A study performed by researchers at the Institute for Advanced Chemistry of Catalonia (IQAC-CSIC) from the Spanish National Research Council (CSIC) in collaboration with Stony Brook University (U.S.) proposes a new strategy for the development of new drugs based on the inhibition of tyrosine kinase enzymes, molecules that activate and trigger many cellular processes. The results have been published in the Chemistry—A European Journal.

The new approach is based on the regulation of the signaling cascade of tyrosine kinases, and could lead to the development of improved and more selective tools for research, diagnosis or treatment of some diseases.

Tyrosine kinases are a set of enzymes that are essential for communication between the cells of our body, which trigger biochemical reactions that are important for life. "The dysfunction of these enzymes is related to serious diseases such as diabetes, some neurological disorders and many types of cancer," explains Ignacio Alfonso, a researcher at the IQAC-CSIC.

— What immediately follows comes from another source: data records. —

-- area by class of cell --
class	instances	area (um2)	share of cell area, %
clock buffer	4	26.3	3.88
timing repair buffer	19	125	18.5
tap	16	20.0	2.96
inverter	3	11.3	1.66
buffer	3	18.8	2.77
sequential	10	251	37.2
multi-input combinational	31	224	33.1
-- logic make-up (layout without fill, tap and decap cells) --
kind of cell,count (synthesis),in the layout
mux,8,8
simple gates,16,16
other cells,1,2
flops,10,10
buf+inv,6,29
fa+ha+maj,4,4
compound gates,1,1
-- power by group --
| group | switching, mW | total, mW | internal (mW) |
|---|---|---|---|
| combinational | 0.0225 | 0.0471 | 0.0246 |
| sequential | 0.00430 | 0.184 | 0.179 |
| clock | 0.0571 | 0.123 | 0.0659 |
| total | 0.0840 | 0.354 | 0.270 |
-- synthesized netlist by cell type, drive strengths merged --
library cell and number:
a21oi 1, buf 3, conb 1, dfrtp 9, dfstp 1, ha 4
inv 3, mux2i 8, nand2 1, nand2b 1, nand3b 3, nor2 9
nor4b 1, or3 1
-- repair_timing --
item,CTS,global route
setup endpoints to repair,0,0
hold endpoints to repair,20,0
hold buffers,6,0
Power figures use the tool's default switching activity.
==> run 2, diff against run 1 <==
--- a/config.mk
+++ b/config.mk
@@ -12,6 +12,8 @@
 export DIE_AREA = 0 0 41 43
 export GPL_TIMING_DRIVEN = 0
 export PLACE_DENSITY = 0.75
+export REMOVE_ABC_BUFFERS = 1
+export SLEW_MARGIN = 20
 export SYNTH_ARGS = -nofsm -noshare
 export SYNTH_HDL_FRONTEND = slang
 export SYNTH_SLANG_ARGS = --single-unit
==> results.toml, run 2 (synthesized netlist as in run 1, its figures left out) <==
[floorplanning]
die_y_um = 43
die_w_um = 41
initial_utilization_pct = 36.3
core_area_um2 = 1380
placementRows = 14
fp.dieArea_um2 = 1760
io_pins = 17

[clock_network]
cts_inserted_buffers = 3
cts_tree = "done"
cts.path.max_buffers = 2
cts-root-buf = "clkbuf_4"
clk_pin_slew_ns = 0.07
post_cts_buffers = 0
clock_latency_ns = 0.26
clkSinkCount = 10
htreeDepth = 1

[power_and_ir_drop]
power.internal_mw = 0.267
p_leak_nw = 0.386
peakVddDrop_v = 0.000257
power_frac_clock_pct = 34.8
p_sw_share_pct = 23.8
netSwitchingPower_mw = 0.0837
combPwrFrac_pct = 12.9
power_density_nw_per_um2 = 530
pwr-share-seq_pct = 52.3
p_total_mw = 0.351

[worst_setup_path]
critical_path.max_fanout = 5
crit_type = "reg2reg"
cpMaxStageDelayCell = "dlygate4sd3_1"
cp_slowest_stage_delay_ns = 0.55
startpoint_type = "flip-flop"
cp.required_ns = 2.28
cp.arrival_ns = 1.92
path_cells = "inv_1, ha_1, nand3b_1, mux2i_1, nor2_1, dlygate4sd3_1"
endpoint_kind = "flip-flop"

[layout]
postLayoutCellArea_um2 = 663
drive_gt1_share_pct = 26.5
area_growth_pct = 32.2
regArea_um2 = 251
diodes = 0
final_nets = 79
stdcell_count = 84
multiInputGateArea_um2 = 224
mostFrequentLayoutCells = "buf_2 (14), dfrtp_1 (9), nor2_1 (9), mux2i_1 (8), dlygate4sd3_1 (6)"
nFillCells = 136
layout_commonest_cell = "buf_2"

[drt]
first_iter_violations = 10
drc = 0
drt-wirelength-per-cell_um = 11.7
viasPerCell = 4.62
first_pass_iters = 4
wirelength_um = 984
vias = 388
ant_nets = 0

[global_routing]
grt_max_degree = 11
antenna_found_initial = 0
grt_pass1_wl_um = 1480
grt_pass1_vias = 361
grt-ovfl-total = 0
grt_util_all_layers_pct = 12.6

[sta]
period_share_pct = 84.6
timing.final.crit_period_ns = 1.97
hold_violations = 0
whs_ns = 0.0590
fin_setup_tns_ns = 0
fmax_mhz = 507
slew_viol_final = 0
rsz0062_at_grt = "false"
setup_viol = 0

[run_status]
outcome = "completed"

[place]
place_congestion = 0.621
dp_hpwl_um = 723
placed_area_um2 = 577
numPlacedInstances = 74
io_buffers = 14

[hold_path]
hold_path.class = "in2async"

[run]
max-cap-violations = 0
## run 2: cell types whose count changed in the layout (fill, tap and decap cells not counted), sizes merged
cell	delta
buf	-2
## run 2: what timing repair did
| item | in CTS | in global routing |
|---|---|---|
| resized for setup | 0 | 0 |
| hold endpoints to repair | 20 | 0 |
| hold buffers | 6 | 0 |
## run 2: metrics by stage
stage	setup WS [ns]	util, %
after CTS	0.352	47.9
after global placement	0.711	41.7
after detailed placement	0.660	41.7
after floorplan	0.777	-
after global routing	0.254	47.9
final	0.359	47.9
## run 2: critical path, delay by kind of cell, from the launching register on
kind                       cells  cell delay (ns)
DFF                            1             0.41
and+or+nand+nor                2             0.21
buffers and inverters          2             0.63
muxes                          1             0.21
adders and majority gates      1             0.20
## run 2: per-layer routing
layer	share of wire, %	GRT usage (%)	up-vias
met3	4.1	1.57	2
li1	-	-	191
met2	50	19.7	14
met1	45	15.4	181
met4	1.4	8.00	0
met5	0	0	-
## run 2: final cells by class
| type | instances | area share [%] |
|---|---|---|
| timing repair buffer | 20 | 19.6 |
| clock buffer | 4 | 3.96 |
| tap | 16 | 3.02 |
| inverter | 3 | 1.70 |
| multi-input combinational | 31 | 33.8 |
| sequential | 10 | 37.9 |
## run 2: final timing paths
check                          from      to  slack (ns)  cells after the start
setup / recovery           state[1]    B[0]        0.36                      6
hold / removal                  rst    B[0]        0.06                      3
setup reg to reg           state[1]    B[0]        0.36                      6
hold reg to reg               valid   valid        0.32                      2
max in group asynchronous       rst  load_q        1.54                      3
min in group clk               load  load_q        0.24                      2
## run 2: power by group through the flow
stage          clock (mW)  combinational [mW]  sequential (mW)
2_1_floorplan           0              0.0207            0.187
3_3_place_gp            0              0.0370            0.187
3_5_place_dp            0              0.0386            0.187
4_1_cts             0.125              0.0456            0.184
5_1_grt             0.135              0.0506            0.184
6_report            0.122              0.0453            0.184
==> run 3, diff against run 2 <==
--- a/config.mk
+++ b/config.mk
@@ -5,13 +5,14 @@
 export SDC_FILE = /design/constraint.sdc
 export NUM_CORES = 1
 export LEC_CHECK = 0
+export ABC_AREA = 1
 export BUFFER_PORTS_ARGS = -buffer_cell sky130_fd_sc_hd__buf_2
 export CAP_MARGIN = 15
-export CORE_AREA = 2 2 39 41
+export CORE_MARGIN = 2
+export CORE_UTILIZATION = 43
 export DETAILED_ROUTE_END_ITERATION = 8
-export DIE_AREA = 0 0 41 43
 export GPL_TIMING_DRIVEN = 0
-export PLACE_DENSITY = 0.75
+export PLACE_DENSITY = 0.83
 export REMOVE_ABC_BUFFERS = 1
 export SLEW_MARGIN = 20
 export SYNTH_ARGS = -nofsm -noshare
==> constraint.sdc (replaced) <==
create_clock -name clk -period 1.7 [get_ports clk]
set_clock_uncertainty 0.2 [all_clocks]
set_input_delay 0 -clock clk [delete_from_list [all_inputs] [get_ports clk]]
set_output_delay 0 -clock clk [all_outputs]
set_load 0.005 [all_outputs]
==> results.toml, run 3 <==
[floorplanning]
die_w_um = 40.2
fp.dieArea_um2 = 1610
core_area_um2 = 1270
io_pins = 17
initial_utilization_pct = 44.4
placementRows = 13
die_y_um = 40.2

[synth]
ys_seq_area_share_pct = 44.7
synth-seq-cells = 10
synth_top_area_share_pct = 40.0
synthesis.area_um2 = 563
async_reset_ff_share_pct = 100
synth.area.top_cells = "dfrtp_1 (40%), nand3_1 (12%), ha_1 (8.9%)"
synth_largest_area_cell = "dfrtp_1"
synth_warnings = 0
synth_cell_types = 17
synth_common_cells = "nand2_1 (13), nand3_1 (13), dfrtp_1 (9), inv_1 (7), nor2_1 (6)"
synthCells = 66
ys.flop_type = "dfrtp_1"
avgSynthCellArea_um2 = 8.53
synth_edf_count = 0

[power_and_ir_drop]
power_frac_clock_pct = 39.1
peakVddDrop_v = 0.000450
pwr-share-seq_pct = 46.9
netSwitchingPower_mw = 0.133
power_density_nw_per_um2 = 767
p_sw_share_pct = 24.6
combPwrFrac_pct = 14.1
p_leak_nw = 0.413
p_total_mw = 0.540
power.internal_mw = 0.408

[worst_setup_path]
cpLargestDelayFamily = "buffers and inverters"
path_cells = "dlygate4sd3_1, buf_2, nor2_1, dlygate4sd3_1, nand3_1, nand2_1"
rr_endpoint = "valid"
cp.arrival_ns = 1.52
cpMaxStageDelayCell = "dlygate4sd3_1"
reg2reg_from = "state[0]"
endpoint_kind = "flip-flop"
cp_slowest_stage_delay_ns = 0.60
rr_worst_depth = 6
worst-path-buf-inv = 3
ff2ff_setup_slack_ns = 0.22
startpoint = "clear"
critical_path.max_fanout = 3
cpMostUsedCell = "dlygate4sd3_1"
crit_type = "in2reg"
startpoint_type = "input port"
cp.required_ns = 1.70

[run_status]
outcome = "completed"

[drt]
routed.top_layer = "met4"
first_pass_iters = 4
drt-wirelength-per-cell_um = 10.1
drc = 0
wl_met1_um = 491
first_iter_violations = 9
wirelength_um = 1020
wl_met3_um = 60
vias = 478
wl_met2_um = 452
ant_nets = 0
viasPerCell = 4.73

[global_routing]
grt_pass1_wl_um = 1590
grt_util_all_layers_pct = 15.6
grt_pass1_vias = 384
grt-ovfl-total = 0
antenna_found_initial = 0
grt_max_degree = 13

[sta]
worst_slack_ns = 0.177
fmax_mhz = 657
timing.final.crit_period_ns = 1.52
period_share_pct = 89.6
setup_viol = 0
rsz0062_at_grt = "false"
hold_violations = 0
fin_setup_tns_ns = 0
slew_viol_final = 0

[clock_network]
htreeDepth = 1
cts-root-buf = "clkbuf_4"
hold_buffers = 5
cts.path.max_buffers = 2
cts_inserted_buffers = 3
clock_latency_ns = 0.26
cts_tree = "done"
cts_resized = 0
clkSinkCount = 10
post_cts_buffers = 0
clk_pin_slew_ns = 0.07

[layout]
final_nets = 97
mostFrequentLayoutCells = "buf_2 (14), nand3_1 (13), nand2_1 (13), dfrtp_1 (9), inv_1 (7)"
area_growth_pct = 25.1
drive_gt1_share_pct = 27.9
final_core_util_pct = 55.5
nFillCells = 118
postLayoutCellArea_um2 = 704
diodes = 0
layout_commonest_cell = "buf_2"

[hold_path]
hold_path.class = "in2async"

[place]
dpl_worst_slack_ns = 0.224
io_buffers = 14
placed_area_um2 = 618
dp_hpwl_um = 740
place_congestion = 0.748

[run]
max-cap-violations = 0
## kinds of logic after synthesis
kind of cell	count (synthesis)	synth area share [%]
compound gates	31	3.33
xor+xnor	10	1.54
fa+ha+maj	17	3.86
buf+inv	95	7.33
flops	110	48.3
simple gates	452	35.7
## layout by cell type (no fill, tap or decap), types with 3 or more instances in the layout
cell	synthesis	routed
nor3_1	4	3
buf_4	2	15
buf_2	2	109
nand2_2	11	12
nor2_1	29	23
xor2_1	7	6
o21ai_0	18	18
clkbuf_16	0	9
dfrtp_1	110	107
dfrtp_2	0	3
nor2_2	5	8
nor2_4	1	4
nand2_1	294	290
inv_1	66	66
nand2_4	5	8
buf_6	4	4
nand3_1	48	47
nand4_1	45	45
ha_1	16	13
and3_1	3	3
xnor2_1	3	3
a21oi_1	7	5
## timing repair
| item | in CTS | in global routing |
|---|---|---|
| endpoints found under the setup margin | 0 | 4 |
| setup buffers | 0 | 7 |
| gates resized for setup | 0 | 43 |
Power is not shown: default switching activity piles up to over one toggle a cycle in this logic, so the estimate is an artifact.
==> config.mk <==
export PLATFORM = sky130hd
export DESIGN_NAME = reg_scoreboard_flat
export DESIGN_NICKNAME = d
export VERILOG_FILES = /design/src/rtl/reg_scoreboard_if.sv /design/src/rtl/reg_scoreboard.sv /design/src/flat_wrapper.sv
export SDC_FILE = /design/constraint.sdc
export NUM_CORES = 1
export LEC_CHECK = 0
export CORE_UTILIZATION = 45
export DETAILED_ROUTE_END_ITERATION = 6
export GPL_ROUTABILITY_DRIVEN = 0
export PLACE_DENSITY = 0.68
export RECOVER_POWER = 100
export SLEW_MARGIN = 20
export SYNTH_ARGS = -nofsm -noshare
export SYNTH_HDL_FRONTEND = slang
export SYNTH_SLANG_ARGS = --single-unit
export TNS_END_PERCENT = 50
==> constraint.sdc <==
create_clock -name clk -period 4.4 [get_ports clk]
set_input_delay 1.1 -clock clk [delete_from_list [all_inputs] [get_ports clk]]
set_output_delay 1.1 -clock clk [all_outputs]
set_load 0.02 [all_outputs]
==> src/rtl/reg_scoreboard_if.sv <==
// Issue, writeback and status signal bundle for reg_scoreboard.
// The pipeline (hazard unit side) is the master; the scoreboard is the slave.
interface reg_scoreboard_if #(
    parameter int unsigned ADDR_W = 5,
    parameter int unsigned NUM_WB = 2
);
    localparam int unsigned NUM_REGS = 2**ADDR_W;

    logic                     issue_valid;
    logic                     issue_we;
    logic [ADDR_W-1:0]        issue_rd;
    logic [ADDR_W-1:0]        issue_rs1;
    logic [ADDR_W-1:0]        issue_rs2;
    logic                     issue_ready;
    logic                     hazard;
    logic [NUM_WB-1:0]        wb_valid;
    logic [NUM_WB*ADDR_W-1:0] wb_rd;
    logic [NUM_REGS-1:0]      busy;
    logic [NUM_REGS-1:0]      wb_onehot;
    logic                     underflow;

    modport master (
        output issue_valid, issue_we, issue_rd, issue_rs1, issue_rs2,
        output wb_valid, wb_rd,
        input  issue_ready, hazard, busy, wb_onehot, underflow
    );

    modport slave (
        input  issue_valid, issue_we, issue_rd, issue_rs1, issue_rs2,
        input  wb_valid, wb_rd,
        output issue_ready, hazard, busy, wb_onehot, underflow
    );
endinterface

Tyrosine kinases activate different signaling pathways

Cell signaling is the process by which cells communicate. In the cell there are many types of receptors or specific proteins that recognize the proteins synthesized by the body and make the cell respond to them. One of the most important are tyrosine kinases.

"Cells receive signals from the environment when a molecule (a hormone, for example) binds to one of these receptors. The receptor recognizes the molecule and triggers a series of chemical reactions," explains Alfonso. This allows cells to work to control vital functions of the body, such as cell multiplication or destruction. Each process has its own signaling path. After the first molecule in the signaling pathway receives the signal, another molecule is activated, then another and another, and so on throughout the signaling cascade until cellular function is fulfilled. "The abnormal activation of signaling pathways can lead to diseases, such as cancer," says the researcher.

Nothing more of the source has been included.